A holistic generative adversarial network-based methodology for synthetic banking dataset generation

Nowadays, the online fraud phenomenon is raising increasing concern in the banking domain. This situation raises the need to develop sophisticated fraud detection systems that require real data to be trained. Unluckily, the availability of real data about transactions is limited by financial institutions' strict privacy requirements. To cope with this issue, the research community focuses on the generation of synthetic data resembling the characteristics of authentic ones while overcoming the privacy implications of sharing them. In particular, generative adversarial networks (GAN) proved to be an effective solution in several fields characterized by privacy constraints. Even though existing works apply this concept to the banking framework, the literature lacks a holistic approach able to manage the banking data peculiarities while being compliant with privacy standards. In this thesis, we propose a GAN-based methodology to address the limited availability of public available banking datasets. To achieve this, we perform an exploratory data analysis of a dataset of transactions obtained thanks to a collaboration with a leading Italian bank. After gathering a deep understanding of the most relevant patterns, we create user profiles aggregating features selected from the initial dataset. We pre-process these data through robust scaling and train with the latter a GAN model extended with label smoothing. We disaggregate the generated user profiles, reconstructing each feature of the transaction domain, preserving the initial probability distribution of values and the relations existing between attributes. We validate our approach through visual inference and evaluate the performances of a classifier trained with synthetic data and tested on real ones, and vice-versa. Our results show that the generated dataset incorporates the real one's characteristics remarkably without deteriorating the number of frauds correctly classified by the algorithm. In addition, we depict a cost analysis for financial entities minimizing the costs of fraud detection tasks, together with an assessment of the most widely shared privacy-preserving standard, namely differential privacy.
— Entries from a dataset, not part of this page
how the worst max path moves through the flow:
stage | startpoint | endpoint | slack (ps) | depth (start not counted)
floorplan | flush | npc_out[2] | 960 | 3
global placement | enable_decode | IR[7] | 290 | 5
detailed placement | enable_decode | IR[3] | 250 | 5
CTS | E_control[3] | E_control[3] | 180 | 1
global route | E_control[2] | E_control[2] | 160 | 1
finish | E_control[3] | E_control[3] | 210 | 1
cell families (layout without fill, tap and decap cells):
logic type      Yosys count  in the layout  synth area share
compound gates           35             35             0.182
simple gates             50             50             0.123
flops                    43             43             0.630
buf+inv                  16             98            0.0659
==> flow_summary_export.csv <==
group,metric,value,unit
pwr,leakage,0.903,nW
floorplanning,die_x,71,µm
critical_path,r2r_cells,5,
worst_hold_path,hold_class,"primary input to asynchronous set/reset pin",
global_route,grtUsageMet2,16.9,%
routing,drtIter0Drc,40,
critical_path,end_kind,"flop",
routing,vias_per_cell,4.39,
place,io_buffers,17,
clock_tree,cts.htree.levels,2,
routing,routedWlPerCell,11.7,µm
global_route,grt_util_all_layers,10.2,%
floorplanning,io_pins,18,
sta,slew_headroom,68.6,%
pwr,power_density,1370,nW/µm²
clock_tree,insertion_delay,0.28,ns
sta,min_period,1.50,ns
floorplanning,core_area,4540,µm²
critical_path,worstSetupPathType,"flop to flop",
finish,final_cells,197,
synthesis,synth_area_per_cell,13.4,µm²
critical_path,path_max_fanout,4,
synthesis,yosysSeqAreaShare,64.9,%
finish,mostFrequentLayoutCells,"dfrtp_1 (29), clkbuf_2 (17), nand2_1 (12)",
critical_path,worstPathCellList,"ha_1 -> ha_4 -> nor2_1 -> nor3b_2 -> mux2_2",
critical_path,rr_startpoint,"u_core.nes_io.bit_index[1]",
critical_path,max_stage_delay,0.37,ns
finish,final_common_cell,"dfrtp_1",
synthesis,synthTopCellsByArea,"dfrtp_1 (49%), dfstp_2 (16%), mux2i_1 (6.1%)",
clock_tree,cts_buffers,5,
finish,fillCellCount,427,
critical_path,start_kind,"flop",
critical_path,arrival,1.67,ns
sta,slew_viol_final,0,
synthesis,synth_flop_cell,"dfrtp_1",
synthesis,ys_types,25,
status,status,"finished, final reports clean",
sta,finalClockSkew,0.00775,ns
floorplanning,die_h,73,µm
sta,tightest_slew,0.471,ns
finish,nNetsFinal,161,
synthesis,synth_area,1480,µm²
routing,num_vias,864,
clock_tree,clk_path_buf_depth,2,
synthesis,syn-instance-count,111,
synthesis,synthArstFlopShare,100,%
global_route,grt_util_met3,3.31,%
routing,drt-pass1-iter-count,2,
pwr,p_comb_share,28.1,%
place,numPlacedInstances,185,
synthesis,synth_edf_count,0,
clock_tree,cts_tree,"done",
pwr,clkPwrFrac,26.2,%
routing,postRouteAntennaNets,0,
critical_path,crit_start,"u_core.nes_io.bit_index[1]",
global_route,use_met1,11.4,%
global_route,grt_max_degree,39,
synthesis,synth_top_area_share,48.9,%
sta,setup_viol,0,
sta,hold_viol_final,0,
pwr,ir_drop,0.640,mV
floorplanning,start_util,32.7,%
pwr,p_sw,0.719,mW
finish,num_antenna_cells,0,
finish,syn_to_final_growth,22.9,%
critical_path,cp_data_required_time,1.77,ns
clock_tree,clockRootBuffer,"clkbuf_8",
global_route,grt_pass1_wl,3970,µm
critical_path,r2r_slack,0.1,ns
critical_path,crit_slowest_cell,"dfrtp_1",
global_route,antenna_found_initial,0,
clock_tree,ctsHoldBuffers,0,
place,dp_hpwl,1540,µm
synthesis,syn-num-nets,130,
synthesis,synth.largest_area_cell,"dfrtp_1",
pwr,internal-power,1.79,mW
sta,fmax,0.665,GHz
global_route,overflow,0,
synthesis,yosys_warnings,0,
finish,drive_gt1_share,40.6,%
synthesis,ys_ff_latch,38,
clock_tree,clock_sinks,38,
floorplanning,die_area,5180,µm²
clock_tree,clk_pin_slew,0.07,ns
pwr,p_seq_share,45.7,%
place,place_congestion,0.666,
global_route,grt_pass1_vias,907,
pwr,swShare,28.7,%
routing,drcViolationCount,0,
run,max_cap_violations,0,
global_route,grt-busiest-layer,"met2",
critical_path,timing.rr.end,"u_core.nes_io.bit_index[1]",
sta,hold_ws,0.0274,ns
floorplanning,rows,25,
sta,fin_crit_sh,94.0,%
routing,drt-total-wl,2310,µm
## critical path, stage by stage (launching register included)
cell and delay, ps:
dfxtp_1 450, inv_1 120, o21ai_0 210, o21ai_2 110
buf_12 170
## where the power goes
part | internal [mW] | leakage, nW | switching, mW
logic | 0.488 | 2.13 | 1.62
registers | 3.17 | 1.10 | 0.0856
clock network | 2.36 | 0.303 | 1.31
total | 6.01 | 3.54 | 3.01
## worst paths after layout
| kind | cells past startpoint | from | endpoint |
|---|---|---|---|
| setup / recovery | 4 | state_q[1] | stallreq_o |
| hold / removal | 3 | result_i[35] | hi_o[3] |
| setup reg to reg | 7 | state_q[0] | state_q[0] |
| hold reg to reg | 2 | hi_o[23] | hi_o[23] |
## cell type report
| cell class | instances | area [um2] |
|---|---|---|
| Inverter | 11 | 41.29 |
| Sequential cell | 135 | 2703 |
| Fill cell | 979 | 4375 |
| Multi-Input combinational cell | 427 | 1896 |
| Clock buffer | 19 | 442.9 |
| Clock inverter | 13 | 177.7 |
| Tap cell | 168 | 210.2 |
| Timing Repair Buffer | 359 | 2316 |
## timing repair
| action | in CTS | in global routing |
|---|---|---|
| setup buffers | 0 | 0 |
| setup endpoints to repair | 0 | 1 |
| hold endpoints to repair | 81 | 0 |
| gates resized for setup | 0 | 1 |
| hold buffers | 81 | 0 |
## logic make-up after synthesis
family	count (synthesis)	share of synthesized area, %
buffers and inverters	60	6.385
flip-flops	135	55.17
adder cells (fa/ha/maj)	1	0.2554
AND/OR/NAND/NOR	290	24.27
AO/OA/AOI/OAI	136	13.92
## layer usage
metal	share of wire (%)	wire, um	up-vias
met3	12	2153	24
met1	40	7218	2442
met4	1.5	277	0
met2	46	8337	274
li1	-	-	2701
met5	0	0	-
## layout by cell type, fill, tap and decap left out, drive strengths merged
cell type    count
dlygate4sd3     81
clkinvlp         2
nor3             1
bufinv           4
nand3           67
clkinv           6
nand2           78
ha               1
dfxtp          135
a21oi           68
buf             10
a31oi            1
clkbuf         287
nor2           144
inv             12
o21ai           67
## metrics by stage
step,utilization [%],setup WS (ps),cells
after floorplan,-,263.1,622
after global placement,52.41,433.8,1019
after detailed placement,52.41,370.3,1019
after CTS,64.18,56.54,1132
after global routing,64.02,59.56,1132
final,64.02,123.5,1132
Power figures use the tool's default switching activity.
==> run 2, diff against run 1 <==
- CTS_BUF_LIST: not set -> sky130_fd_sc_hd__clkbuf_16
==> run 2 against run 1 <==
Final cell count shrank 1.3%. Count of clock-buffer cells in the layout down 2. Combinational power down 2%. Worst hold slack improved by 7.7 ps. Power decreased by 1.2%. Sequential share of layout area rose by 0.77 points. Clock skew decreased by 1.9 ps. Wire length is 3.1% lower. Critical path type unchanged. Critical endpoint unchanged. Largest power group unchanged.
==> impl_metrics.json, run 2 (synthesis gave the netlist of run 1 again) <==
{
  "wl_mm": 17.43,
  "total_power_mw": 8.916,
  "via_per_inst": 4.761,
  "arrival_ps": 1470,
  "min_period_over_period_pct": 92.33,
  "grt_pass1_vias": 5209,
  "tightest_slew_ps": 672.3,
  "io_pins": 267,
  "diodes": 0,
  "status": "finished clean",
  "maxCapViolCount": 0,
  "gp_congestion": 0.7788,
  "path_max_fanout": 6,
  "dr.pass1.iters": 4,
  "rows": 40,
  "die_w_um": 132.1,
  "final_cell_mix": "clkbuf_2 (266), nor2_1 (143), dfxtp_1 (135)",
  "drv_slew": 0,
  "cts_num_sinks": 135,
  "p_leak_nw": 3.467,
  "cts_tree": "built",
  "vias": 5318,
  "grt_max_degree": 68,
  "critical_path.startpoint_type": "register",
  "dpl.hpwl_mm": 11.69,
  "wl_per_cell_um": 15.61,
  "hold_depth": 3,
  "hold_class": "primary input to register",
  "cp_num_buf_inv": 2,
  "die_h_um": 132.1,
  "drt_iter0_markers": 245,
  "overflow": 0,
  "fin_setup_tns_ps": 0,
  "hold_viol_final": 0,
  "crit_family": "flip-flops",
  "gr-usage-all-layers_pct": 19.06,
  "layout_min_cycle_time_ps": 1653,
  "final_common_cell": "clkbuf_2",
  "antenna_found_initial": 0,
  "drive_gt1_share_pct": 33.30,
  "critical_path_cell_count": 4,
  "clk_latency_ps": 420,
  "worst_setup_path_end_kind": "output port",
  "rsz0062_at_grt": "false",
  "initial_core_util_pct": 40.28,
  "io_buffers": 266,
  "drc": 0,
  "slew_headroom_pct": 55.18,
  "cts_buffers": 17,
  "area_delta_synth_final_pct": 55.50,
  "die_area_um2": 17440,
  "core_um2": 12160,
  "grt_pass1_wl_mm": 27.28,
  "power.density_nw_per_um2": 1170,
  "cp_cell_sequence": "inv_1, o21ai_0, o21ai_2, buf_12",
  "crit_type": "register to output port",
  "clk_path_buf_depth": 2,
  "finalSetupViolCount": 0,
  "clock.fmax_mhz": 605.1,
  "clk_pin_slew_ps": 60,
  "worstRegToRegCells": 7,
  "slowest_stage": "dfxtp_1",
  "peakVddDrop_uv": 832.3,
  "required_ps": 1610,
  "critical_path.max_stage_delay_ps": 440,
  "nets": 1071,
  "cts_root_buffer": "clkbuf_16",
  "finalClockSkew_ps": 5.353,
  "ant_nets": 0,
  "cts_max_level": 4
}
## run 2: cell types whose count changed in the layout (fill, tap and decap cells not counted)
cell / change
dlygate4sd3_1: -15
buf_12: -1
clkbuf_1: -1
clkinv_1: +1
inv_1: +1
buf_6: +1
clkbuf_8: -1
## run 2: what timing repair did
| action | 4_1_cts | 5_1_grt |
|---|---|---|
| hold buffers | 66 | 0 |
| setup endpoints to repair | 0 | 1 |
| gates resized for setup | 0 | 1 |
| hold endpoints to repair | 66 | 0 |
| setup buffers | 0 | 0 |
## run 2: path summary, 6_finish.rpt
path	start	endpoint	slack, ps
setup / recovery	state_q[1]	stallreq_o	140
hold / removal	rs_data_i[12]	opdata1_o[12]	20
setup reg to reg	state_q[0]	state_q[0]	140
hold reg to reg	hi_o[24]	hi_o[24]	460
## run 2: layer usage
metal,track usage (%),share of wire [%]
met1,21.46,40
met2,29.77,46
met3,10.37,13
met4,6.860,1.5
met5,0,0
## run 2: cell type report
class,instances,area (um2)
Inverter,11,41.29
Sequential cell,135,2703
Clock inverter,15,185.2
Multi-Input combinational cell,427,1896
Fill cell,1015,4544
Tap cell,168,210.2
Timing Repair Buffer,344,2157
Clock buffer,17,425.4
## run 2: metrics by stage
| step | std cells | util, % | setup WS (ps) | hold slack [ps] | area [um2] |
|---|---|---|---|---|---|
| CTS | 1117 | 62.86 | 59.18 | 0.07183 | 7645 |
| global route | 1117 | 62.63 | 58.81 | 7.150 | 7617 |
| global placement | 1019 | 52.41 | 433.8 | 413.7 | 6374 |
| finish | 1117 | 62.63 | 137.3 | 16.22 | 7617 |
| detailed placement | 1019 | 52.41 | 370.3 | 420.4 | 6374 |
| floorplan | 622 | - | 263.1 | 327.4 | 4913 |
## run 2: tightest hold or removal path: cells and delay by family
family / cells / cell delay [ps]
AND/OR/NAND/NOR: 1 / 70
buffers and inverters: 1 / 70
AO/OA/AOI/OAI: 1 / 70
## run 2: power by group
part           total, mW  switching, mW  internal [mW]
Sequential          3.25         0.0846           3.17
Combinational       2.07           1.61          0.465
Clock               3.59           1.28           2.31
## src/rtl/uart_tx_arbiter.sv

```systemverilog
// Round-robin arbiter sharing one uart_tx serializer among NREQ byte sources.
// Grants one byte per frame and tracks tx_busy before arbitrating again.
module uart_tx_arbiter #(
   parameter int NREQ    = 4,
   parameter int DATA_W  = 8,
   parameter int BUSY_TO = 4,
   localparam int GW     = (NREQ > 1) ? $clog2(NREQ) : 1
) (
   input  logic                   clk,
   input  logic                   rst,
   input  logic                   en,
   input  logic [NREQ-1:0]        req_valid,
   input  logic [NREQ*DATA_W-1:0] req_data,
   output logic [NREQ-1:0]        req_ack,
   output logic                   tx_start,
   output logic [DATA_W-1:0]      tx_data,
   input  logic                   tx_busy,
   output logic [GW-1:0]          grant_id,
   output logic                   active,
   output logic                   err_timeout
);

   localparam logic [1:0] S_IDLE      = 2'd0;
   localparam logic [1:0] S_WAIT_BUSY = 2'd1;
   localparam logic [1:0] S_WAIT_DONE = 2'd2;

   logic [1:0]        state_q, state_d;
   logic [3:0]        to_cnt_q, to_cnt_d;
   logic [3:0]        to_cnt_inc;
   logic              tx_start_q, tx_start_d;
   logic [NREQ-1:0]   req_ack_q, req_ack_d;
   logic [DATA_W-1:0] tx_data_q, tx_data_d;
   logic [GW-1:0]     grant_q, grant_d;
   logic [GW-1:0]     last_q, last_d;
   logic              active_q, active_d;
   logic              err_q, err_d;

   int                rr_idx;
   logic [GW-1:0]     cand;
   logic [GW-1:0]     winner;
   logic              found;

   // Search starts one past the last grant and wraps, so every valid source
   // is served before any source is served twice.
   always_comb begin
      found  = 1'b0;
      winner = '0;
      rr_idx = 0;
      cand   = '0;
      for (int k = 1; k <= NREQ; k++) begin
         rr_idx = int'(last_q) + k;
         if (rr_idx >= NREQ) rr_idx = rr_idx - NREQ;
         cand = rr_idx[GW-1:0];
         if (!found && req_valid[cand]) begin
            found  = 1'b1;
            winner = cand;
         end
      end
   end

   assign to_cnt_inc = to_cnt_q + 4'd1;

   always_comb begin
      // NOTE: every next-state signal gets a default first so no path infers a latch.
      state_d    = state_q;
      to_cnt_d   = to_cnt_q;
      tx_start_d = 1'b0;
      req_ack_d  = '0;
      tx_data_d  = tx_data_q;
      grant_d    = grant_q;
      last_d     = last_q;
      err_d      = err_q;
      case (state_q)
         S_IDLE: begin
            if (en && found) begin
               grant_d           = winner;
               tx_data_d         = req_data[int'(winner)*DATA_W +: DATA_W];
               req_ack_d[winner] = 1'b1;
               tx_start_d        = 1'b1;
               last_d            = winner;
               to_cnt_d          = 4'd0;
               state_d           = S_WAIT_BUSY;
            end
         end
         S_WAIT_BUSY: begin
            if (tx_busy) begin
               state_d = S_WAIT_DONE;
            end else begin
               to_cnt_d = to_cnt_inc;
               // A timed-out byte is treated as sent; it is never re-popped.
               if (to_cnt_inc == 4'(BUSY_TO)) begin
                  err_d   = 1'b1;
                  state_d = S_IDLE;
               end
            end
         end
         S_WAIT_DONE: begin
            if (!tx_busy) state_d = S_IDLE;
         end
         default: state_d = S_IDLE;
      endcase
      active_d = (state_d != S_IDLE);
   end

   // NOTE: sequential state uses non-blocking assignments only.
   always_ff @(posedge clk or posedge rst) begin
      if (rst) begin
         state_q    <= S_IDLE;
         to_cnt_q   <= 4'd0;
         tx_start_q <= 1'b0;
         req_ack_q  <= '0;
         tx_data_q  <= '0;
         grant_q    <= '0;
         last_q     <= GW'(NREQ - 1);
         active_q   <= 1'b0;
         err_q      <= 1'b0;
      end else begin
         state_q    <= state_d;
         to_cnt_q   <= to_cnt_d;
         tx_start_q <= tx_start_d;
         req_ack_q  <= req_ack_d;
         tx_data_q  <= tx_data_d;
         grant_q    <= grant_d;
         last_q     <= last_d;
         active_q   <= active_d;
         err_q      <= err_d;
      end
   end

   assign req_ack     = req_ack_q;
   assign tx_start    = tx_start_q;
   assign tx_data     = tx_data_q;
   assign grant_id    = grant_q;
   assign active      = active_q;
   assign err_timeout = err_q;

endmodule

```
Negli ultimi anni, il fenomeno delle frodi online sta suscitando crescente preoccupazione tra le istituzioni finanziarie. Di conseguenza, la comunità scientifica sta sviluppando sofisticati sistemi di rilevamento delle frodi che necessitano nella fase di training di dati realistici, la cui disponibilità è limitata da stringenti regolamentazioni sulla privacy. Una soluzione innovativa è costituita dalla generazione di dati sintetici, che rispecchino le caratteristiche dei dati originali, ma che superino i limiti imposti dalla privacy sulla loro condivisione. Le reti generative avversarie (GAN) si sono dimostrate una soluzione efficace in vari ambiti caratterizzati da vincoli di privacy. Nonostante alcuni studi applichino le GAN al mondo bancario, nella letteratura manca un approccio olistico per gestire le peculiarità dei dati bancari, monitorando il rispetto della privacy. In questa tesi, proponiamo una metodologia basata sulle GAN per affrontare il tema della limitata disponibilità di dati bancari. Inizialmente eseguiamo un'analisi esplorativa di un dataset di transazioni ottenute grazie a una collaborazione con un’importante banca italiana. Dopo aver compreso quali siano i pattern più rilevanti, aggreghiamo gli attributi del dataset per costruire i profili degli utenti coinvolti. Quindi, usiamo questi dati per allenare una GAN con label smoothing. Dopo aver generato un campione di utenti sintetici, ne espandiamo le caratteristiche per ottenere un dataset di transazioni realistico, considerando la distribuzione reale dei valori e le relazioni esistenti tra gli attributi. Per validare il nostro approccio, sviluppiamo un'analisi grafica e valutiamo le performance di un classificatore addestrato con dati sintetici e testato su dati reali, e viceversa. I nostri risultati mostrano che il dataset generato incorpora le caratteristiche di quello reale, senza peggiorare il numero di frodi correttamente classificate dall'algoritmo. Inoltre, descriviamo un'analisi dei costi delle attività di rilevamento delle frodi e dimostriamo la robustezza del nostro metodo nei confronti della differential privacy, uno standard condiviso per il rispetto della privacy.